Subjective Cognitive Decline Early Alzheimers Sign
July 18, 2013

Senior Moments May Be Early Sign Of Alzheimer’s

Brett Smith for - Your Universe Online

Many dismiss forgetfulness among people of a certain age, or "senior moments," as a simple, inescapable part of getting older. However, five new studies presented at the Alzheimer's Association meeting in Boston this week suggest that 'subjective cognitive decline' could be a precursor to Alzheimer's disease.

One study said that self-reported cognitive alterations paved the way to greater mental decline around six years later. Another study found evidence of cognitive decline using brain scans.

"Maybe these people know something about themselves and maybe we should pay attention to them," one of the study's co-authors, Dorene Rentz, a Massachusetts General Hospital psychologist, told the Associated Press.

Taken together, the studies are part of a growing movement that looks for signs of Alzheimer's years before the full-blown onset of the disease.

While Creighton Phelps, a neuroscientist with the US National Institute on Aging, told the AP that people shouldn't worry about "senior moments" of memory lapse, a study published earlier this year from the University of Bonn in Germany found "early mild cognitive impairment" to be an indicator of being at-risk for the condition.

Dr. Ronald Petersen, director of the Mayo Clinic's Alzheimer's Disease Research Center, said people should be worried about a changing pattern of mental capacity.

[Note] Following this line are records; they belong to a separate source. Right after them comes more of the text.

What follows belongs to an exercise in optimizing a design on an open flow for small area, a short achievable clock period and few clock cycles per item; a production flow would make more cautious choices.
No functional check of the RTL was part of any run shown here.
No activity file was given, so power comes from the tool's default toggle rates.

$ cat config.mk
export PLATFORM = sky130hd
export DESIGN_NAME = tx_zc_phase_gen
export DESIGN_NICKNAME = tx_zc_phase_gen
export VERILOG_FILES = /design/flow/design.v
export SDC_FILE = /design/flow/constraint.sdc
export NUM_CORES = 4
export LEC_CHECK = 0
export CAP_MARGIN = 5
export CORE_MARGIN = 2
export CORE_UTILIZATION = 40
export CTS_BUF_LIST = sky130_fd_sc_hd__clkbuf_8
export CTS_CLUSTER_DIAMETER = 60
export CTS_CLUSTER_SIZE = 20
export SETUP_SLACK_MARGIN = 4.5
export SLEW_MARGIN = 5
export TNS_END_PERCENT = 10
$ cat constraint.sdc
create_clock -name core_clock -period 8.0 [get_ports {sys_clk}]
set_input_delay 1.6000 -clock core_clock [delete_from_list [all_inputs] [get_ports {sys_clk}]]
set_output_delay 1.6000 -clock core_clock [all_outputs]
set_load 0.01 [all_outputs]
$ cat design.v
package tx_zc_pkg;
    localparam int ZC_NZC_W_DEF = 12;
    localparam int ZC_OUT_W_DEF = 12;
    localparam int ZC_INV_W_DEF = 18;
    localparam int ZC_T_MULT = 24;
endpackage
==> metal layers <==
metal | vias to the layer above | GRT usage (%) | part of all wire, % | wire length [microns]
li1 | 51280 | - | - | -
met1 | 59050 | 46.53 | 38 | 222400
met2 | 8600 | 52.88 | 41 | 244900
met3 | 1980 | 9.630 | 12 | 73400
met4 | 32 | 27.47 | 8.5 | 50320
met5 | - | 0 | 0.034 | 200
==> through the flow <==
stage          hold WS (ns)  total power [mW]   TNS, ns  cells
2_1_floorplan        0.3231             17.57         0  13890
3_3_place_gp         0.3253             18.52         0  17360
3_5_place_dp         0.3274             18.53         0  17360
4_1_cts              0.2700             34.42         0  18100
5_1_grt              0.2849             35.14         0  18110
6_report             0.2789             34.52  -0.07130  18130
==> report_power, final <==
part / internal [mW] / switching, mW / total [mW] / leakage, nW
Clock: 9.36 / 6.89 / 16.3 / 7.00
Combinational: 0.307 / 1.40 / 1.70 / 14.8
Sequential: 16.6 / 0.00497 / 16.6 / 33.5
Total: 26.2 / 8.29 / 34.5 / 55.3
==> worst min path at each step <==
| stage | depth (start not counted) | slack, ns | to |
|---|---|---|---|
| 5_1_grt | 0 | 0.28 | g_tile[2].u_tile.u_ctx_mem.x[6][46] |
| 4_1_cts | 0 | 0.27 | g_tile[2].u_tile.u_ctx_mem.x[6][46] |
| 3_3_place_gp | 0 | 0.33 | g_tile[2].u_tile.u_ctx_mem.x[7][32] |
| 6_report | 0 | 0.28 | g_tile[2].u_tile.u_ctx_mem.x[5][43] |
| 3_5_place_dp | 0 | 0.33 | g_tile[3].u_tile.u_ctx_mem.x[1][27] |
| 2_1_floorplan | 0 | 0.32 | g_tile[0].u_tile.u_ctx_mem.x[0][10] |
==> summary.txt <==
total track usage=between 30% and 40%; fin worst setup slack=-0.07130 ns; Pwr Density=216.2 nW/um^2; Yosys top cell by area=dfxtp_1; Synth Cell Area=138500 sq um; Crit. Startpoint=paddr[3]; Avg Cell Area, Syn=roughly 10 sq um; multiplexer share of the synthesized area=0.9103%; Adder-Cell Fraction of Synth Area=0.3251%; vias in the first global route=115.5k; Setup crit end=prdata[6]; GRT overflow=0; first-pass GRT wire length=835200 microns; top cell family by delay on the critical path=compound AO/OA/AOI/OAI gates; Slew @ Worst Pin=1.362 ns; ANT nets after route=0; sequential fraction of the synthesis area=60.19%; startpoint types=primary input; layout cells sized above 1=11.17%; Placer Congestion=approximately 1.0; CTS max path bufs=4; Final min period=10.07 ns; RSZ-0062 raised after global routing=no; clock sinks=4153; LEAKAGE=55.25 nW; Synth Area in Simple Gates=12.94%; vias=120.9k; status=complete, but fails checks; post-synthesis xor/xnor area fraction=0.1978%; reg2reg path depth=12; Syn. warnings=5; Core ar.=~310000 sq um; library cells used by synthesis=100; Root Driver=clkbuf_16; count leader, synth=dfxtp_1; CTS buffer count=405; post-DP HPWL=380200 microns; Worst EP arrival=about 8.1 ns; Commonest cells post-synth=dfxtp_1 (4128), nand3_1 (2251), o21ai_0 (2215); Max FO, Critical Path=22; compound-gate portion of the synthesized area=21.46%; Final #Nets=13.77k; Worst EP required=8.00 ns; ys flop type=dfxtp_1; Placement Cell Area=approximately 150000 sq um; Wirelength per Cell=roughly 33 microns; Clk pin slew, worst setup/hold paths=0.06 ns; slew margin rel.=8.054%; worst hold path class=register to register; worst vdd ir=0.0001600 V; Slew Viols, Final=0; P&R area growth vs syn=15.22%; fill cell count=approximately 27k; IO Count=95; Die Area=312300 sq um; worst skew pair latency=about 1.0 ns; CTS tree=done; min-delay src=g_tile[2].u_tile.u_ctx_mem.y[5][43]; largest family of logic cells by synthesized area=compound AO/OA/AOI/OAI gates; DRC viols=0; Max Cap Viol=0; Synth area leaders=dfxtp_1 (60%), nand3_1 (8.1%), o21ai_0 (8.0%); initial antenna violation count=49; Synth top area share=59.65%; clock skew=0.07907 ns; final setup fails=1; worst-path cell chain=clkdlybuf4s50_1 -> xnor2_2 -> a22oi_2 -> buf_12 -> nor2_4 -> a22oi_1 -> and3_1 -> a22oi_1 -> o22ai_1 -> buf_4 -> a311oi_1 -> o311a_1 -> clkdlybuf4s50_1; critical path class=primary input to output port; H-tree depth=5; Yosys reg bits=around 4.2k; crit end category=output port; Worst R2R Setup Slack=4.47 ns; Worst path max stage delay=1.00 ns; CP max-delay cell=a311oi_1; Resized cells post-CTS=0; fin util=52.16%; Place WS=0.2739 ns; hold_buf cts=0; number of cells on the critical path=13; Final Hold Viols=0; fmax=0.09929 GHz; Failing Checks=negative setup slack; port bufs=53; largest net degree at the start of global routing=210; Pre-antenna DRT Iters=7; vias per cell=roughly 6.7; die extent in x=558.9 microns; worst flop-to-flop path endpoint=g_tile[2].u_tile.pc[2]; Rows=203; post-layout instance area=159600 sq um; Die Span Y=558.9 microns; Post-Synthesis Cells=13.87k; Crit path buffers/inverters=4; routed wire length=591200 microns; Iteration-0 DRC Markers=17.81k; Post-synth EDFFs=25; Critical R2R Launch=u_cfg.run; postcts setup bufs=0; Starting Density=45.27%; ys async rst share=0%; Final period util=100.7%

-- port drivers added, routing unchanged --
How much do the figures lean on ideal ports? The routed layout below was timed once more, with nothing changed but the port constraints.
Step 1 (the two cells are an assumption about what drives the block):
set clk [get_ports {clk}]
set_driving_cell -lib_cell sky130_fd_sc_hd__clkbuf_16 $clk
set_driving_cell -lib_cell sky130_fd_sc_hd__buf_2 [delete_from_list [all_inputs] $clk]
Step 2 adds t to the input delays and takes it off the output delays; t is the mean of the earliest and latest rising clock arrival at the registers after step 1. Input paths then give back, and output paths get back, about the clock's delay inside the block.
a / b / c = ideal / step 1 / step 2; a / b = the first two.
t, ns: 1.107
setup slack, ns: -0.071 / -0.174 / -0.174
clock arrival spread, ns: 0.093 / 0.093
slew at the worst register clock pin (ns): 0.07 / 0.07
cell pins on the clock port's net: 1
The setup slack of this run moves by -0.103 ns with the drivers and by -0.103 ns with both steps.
This design comes from an exercise in tuning for small area, a short achievable clock period and few clock cycles per item on the open sky130 flow, not from production work. At most, simulation tests tie the RTL to the original design; equivalence was not proved. Power and IR drop assume default switching activity.

==> wip/zinc <==
Design fxp_alu_pipe, start of the top module:
module fxp_alu_pipe #(
  parameter int INST_W    = 4,
  parameter int INT_W     = 6,
  parameter int FRAC_W    = 10,
  parameter int DATA_W    = INT_W + FRAC_W,
  parameter int ACC_DEPTH = 16,
  parameter int ACC_GUARD = 5
) (
  input  logic              i_clk,
  input  logic              i_rst_n,
  input  logic              i_in_valid,
  output logic              o_in_ready,
  input  logic [INST_W-1:0] i_inst,
  input  logic [DATA_W-1:0] i_data_a,
  input  logic [DATA_W-1:0] i_data_b,
  output logic              o_out_valid,
  input  logic              i_out_ready,
  output logic [DATA_W-1:0] o_data,
  output logic              o_sat
);
  localparam int ACC_W = DATA_W + ACC_GUARD;    
  localparam int SW    = ACC_W + 1;             
  localparam int PW    = 2 * DATA_W;            
  localparam int IDX_W = $clog2(ACC_DEPTH);
  logic       rdy_q;
  logic [2:0] cnt_q, cnt_d;
  logic       acc_in, pop;
  assign o_in_ready = rdy_q;
  assign acc_in     = i_in_valid & rdy_q;
  localparam int NPP = DATA_W / 2;
  logic              in_mac, in_arith, in_p1, in_m1, is_addsub_d;
  logic [NPP-1:0]    bneg_d, bone_d, btwo_d;
  logic [DATA_W-1:0] mx_d;
  assign in_mac   = (i_inst == INST_W'(fxp_alu_pkg::OP_MAC));
  assign in_p1    = (i_inst == INST_W'(fxp_alu_pkg::OP_ADD))
                  | (i_inst == INST_W'(fxp_alu_pkg::OP_ACC));
  assign in_m1    = (i_inst == INST_W'(fxp_alu_pkg::OP_SUB));
  ...
Settings: LEC_CHECK=0, CAP_MARGIN=20, CORE_MARGIN=2, CORE_UTILIZATION=55, CTS_BUF_LIST=sky130_fd_sc_hd__clkbuf_8 sky130_fd_sc_hd__clkbuf_16, CTS_CLUSTER_DIAMETER=100, CTS_CLUSTER_SIZE=25, SLEW_MARGIN=20; clock period 11.0 ns.
standard.sh (not shown) runs the stock make flow with config.mk's settings and CLKGATE_MAP_FILE= SYNTH_SCRIPT=/design/flow/synth_recipe.tcl, a recipe that flattens the netlist after the stock synthesis.
==> flow/flow/run.sh <==
#!/bin/bash
# Standard ORFS layout (the standard.sh, unchanged synthesis), with the
# timing repair asked to leave setup slack for a shorter period than the
# 11 ns clock the constraints keep, and plain buffers on the ports.
set -euo pipefail
MARGIN=$(cat flow/margin.txt)
bash standard.sh SETUP_SLACK_MARGIN=$MARGIN \
  "BUFFER_PORTS_ARGS=-buffer_cell sky130_fd_sc_hd__buf_2" finish > flow_make.log 2>&1
==> flow/flow/margin.txt <==
7.75
==> inputs of wip/indigo, as changes to wip/zinc <==
--- a/flow/design.v
+++ b/flow/design.v
@@ -125,25 +125,25 @@
       bone_d[j] = in_arith & (b_md ^ b_lo);
       btwo_d[j] = in_arith & ((b_hi & ~b_md & ~b_lo) | (~b_hi & b_md & b_lo));
     end
   end
   logic              r0_v;
   logic [INST_W-1:0] r0_op;
   logic [DATA_W-1:0] aux, mx;
-  logic [ACC_DEPTH-1:0] idx0;    
+  logic [IDX_W-1:0]  idx0;
   logic [NPP-1:0]    bneg, bone, btwo;
   logic              is_accop, is_addsub;
   always_ff @(posedge i_clk or negedge i_rst_n) begin
     if (!i_rst_n) r0_v <= 1'b0;
     else          r0_v <= acc_in;
   end
   always_ff @(posedge i_clk) begin
     r0_op     <= i_inst;
     aux       <= (is_addsub_d) ? i_data_a : i_data_b;
-    idx0      <= ACC_DEPTH'(1) << (in_mac ? i_data_b[IDX_W-1:0] : i_data_a[IDX_W-1:0]);
+    idx0      <= in_mac ? i_data_b[IDX_W-1:0] : i_data_a[IDX_W-1:0];
     bneg      <= bneg_d;
     bone      <= bone_d;
     btwo      <= btwo_d;
     mx        <= mx_d;
     is_accop  <= (i_inst == INST_W'(fxp_alu_pkg::OP_ACC)) | in_mac
                | (i_inst == INST_W'(fxp_alu_pkg::OP_CLR));
     is_addsub <= is_addsub_d;
@@ -190,20 +190,20 @@
       default:                      misc = '0;
     endcase
   end
   logic [ACC_W-1:0] bank_rd, fwd, accv;
   logic [SW-1:0]    opnd_d;
   logic             hit;
   logic              r1_v, r1_wr, r1_clr, r1_m21, r1_m22;
-  logic [ACC_DEPTH-1:0] r1_idx;
+  logic [IDX_W-1:0]  r1_idx;
   logic [PW-1:LB]    r1_s, r1_c;
   logic              r1_clb;
   logic [SW-1:0]     r1_opnd;
   logic [SW-1:0]     sum;
-  assign hit  = r1_v & (r1_wr | r1_clr) & (|(r1_idx & idx0));
+  assign hit  = r1_v & (r1_wr | r1_clr) & (r1_idx == idx0);
   assign fwd  = r1_clr ? '0 : sum[ACC_W-1:0];
   assign accv = hit ? fwd : bank_rd;
   always_comb begin
     if (is_accop)           opnd_d = SW'($signed(accv));
     else if (is_addsub)     opnd_d = SW'($signed(aux));
     else                    opnd_d = SW'(misc);
   end
@@ -232,19 +232,19 @@
   assign sum       = sum_full[HW-1:FRAC_W-LB];
   fxp_acc_bank #(
     .DEPTH (ACC_DEPTH),
     .W     (ACC_W)
   ) u_bank (
     .i_clk     (i_clk),
     .i_rst_n   (i_rst_n),
-    .i_rd_sel  (idx0),
+    .i_rd_sel  (ACC_DEPTH'(1) << idx0),
     .o_rd_data (bank_rd),
     .i_we      (r1_v & r1_wr),
     .i_clr     (r1_v & r1_clr),
-    .i_wr_sel  (r1_idx),
+    .i_wr_sel  (ACC_DEPTH'(1) << r1_idx),
     .i_wr_data (sum[ACC_W-1:0])
   );
   logic          r2_v, r2_m21, r2_m22;
   logic [SW-1:0] r2_sum;
   always_ff @(posedge i_clk or negedge i_rst_n) begin
     if (!i_rst_n) r2_v <= 1'b0;
     else          r2_v <= r1_v;
==> flow/flow/margin.txt (replaced) <==
7.7
CORE_UTILIZATION = 60   (was 55)
PLACE_DENSITY = 0.7   (was default)
==> out/metrics.cfg <==
[grt]
grt_use_met3_pct = 4.53
grt_use_met1_pct = 47.1

[critical_path]
crit_start = head_q[7]$_DFFE_PP_
r2r-end = u_bank.mem_q[41]$_DFFE_PP_

[pwr]
combPwrFrac_pct = 42.3
power_frac_seq_pct = 43.4
peakVddDrop_v = 0.000233

[logic_synthesis]
syn_inst = 2325
synth-xor-area-share_pct = 4.79

[run_status]
outcome = timing/DRC/antenna clean

the above is filed under wip/indigo
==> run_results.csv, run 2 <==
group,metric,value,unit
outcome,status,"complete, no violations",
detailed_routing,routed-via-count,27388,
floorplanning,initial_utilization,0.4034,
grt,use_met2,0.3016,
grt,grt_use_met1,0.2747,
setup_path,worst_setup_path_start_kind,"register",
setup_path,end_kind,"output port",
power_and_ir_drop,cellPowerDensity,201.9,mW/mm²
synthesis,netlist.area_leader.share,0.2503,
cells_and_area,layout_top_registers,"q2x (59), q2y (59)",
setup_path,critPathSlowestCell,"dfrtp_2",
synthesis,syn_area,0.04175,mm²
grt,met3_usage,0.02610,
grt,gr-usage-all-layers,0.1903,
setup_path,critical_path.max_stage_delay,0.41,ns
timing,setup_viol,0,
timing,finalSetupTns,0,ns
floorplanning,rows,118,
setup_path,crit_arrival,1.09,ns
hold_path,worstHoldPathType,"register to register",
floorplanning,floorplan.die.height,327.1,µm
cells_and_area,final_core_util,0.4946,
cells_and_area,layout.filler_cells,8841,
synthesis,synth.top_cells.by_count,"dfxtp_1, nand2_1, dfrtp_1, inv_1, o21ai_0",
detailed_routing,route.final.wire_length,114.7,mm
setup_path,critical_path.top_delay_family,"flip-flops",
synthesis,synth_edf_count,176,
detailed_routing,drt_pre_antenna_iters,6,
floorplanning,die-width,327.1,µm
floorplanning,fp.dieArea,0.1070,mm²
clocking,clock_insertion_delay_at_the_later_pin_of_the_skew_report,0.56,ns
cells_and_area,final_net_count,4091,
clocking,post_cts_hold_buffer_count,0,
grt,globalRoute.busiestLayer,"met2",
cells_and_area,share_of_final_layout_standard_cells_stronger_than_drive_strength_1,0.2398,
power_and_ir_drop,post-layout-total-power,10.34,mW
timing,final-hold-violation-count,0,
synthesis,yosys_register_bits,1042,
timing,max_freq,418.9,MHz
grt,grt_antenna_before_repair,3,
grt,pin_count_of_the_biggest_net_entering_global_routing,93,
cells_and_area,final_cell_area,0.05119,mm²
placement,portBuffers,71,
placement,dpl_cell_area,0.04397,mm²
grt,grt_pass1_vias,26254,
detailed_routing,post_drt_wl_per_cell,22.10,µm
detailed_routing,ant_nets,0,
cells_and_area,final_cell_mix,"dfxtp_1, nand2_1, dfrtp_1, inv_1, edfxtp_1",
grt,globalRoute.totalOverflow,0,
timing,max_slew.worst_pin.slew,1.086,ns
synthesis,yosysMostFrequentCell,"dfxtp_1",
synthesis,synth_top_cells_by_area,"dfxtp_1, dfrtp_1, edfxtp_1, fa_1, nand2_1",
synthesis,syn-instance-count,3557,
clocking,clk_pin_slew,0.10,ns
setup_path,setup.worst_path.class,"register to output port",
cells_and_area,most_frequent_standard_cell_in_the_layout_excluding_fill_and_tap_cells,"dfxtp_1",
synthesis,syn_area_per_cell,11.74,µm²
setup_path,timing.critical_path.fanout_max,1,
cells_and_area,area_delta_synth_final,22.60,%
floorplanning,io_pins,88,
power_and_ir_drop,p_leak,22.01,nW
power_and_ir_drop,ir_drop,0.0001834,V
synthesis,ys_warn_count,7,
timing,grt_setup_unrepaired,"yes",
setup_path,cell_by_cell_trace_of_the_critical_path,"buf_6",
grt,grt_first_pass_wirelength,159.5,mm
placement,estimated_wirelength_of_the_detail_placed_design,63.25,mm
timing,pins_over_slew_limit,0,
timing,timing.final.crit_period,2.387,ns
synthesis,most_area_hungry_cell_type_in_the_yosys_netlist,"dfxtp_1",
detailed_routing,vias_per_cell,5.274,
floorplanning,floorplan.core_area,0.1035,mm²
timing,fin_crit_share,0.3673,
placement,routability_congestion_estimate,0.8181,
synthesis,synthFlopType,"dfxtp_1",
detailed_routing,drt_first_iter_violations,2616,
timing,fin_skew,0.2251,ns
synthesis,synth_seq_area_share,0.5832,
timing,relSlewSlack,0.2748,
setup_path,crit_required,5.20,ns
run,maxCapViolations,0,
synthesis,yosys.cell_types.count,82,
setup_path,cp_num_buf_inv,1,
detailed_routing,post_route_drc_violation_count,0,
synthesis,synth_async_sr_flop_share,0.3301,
Source: an optimization exercise on an open RTL-to-GDS flow (aim: small area). Production flows keep margins and buffers that such runs may drop.
Function was checked by simulation only, so behaviour that the tests miss may differ from the original.
Power is estimated from default activity; no workload was simulated.

==> flow/design.v <==
module register_file #(
   parameter int XLEN   = 32,
   parameter int PEND_W = 2
) (
   input  logic            clock,
   input  logic            reset,
   input  logic            wb_enable,
   input  logic [4:0]      rs_d,
   input  logic [XLEN-1:0] reg_d,
   input  logic [4:0]      addr_rs1,
   input  logic [4:0]      addr_rs2,
   output logic [XLEN-1:0] data_rs1,
   output logic [XLEN-1:0] data_rs2,
   input  logic            issue_valid,
   input  logic            issue_wb,
   input  logic [4:0]      issue_rd,
   input  logic            flush,
   output logic            rs1_busy,
   output logic            rs2_busy,
   output logic            rd_full
);
   logic [XLEN-1:0]   regs_n [1:31];   
   logic [PEND_W-1:0] cnt  [1:31];
   logic              byp1, byp2, c1_rsd, nz1, nz2, full_any;
   logic [XLEN-1:0]   wdata_n;
   logic [31:1]       we, isel, sel1_n, sel2_n, nz_n, gt1, full;
   logic [31:1]       col_n [XLEN];   
   assign wdata_n = reset ? '1 : ~reg_d;
   assign byp1 = !reset && wb_enable && (rs_d != 5'd0) && (rs_d == addr_rs1);
   assign byp2 = !reset && wb_enable && (rs_d != 5'd0) && (rs_d == addr_rs2);
   rf_dec u_decw (.a(rs_d),     .en(wb_enable),          .f(reset), .y(we));
   rf_dec u_deci (.a(issue_rd), .en(!reset && issue_wb), .f(1'b0),  .y(isel));
   rf_decn u_dec1 (.a(addr_rs1), .en(!reset && !byp1), .y_n(sel1_n));
   rf_decn u_dec2 (.a(addr_rs2), .en(!reset && !byp2), .y_n(sel2_n));
   for (genvar r = 1; r < 32; r++) begin : g_reg
      always_ff @(posedge clock)
         if (we[r])
            regs_n[r] <= wdata_n;
      logic [1:0] cnt_d;
      rf_cnt u_cnt (.c(cnt[r]), .iv(issue_valid), .is(isel[r]), .w(we[r]), .clr(reset || flush),
                    .d(cnt_d), .nz_n(nz_n[r]), .full(full[r]), .gt1(gt1[r]));
      always_ff @(posedge clock)
         cnt[r] <= cnt_d;
      for (genvar j = 0; j < XLEN; j++) begin : g_col
         assign col_n[j][r] = regs_n[r][j];
      end
   end
   for (genvar j = 0; j < XLEN; j++) begin : g_rd
      rf_osel32 u_rs1 (.d_n({col_n[j], wdata_n[j]}), .s_n({sel1_n, !byp1}), .y(data_rs1[j]));
      rf_osel32 u_rs2 (.d_n({col_n[j], wdata_n[j]}), .s_n({sel2_n, !byp2}), .y(data_rs2[j]));
   end
   rf_osel31 u_nz1 (.d_n(nz_n), .s_n(sel1_n), .y(nz1));
   rf_osel31 u_nz2 (.d_n(nz_n), .s_n(sel2_n), .y(nz2));
   rf_sel31 u_gt1  (.d(gt1),  .s(we),   .y(c1_rsd));
   rf_sel31 u_full (.d(full), .s(isel), .y(full_any));
   assign rs1_busy = nz1 || (byp1 && c1_rsd);
   assign rs2_busy = nz2 || (byp2 && c1_rsd);
   assign rd_full  = full_any;
endmodule
module rf_osel32 (
   input  logic [31:0] d_n,
   input  logic [31:0] s_n,
   output logic        y
);
   logic [15:0] p;
   for (genvar k = 0; k < 16; k++) begin : g_oa
      rf_oai22 u (.a_n(d_n[2*k+1:2*k]), .s_n(s_n[2*k+1:2*k]), .y(p[k]));
   end
   assign y = |p;
endmodule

"You're starting to forget things now that you normally didn't - doctor appointments, luncheon engagements, the kids are coming over ... things that a year or two ago you wouldn't," he said.

"If you notice a change in your pattern of either yourself or a loved one, seek a health care professional's evaluation," advised Heather Snyder, the Alzheimer's Association's director of medical and scientific operations. "It could be a lack of sleep or nutritional, but it may be something more than that."

At the Alzheimer's conference, researchers from Brigham & Women's Hospital in Boston presented evidence connecting cognitive decline to increased, but not abnormal, levels of beta-amyloid peptides that accumulate and interfere with neural signaling. The study included brain scans of 130 people in their 70s, who had no signs of mental illness, but reported that they had worse memory than their peers.

Another study that used a national database of elderly nurses found a connection between a genetic risk factor associated with the disease and performance on memory tests given over the course of six years.

In a different study, Richard Kryscio, a biostatistician at the University of Kentucky, and a team of researchers examined brain scans from 530 volunteers who had reported symptoms of cognitive disease. Over half of the volunteers said they had memory changes across annual exams that were conducted for a decade.

According to Kryscio, a person who reported cognitive changes was three times as likely to have mild cognitive impairment or full-blown dementia. These volunteers tended to be female, overweight, and have a family history of dementia.

Despite all the dire warnings about senior moments, Dr. Reisa Sperling, director of the Alzheimer's center at Brigham and Women's Hospital, warned against being overly alarmed about occasional memory gaps.

"Every time you forget someone's name, you don't need to go running to the doctor," she said.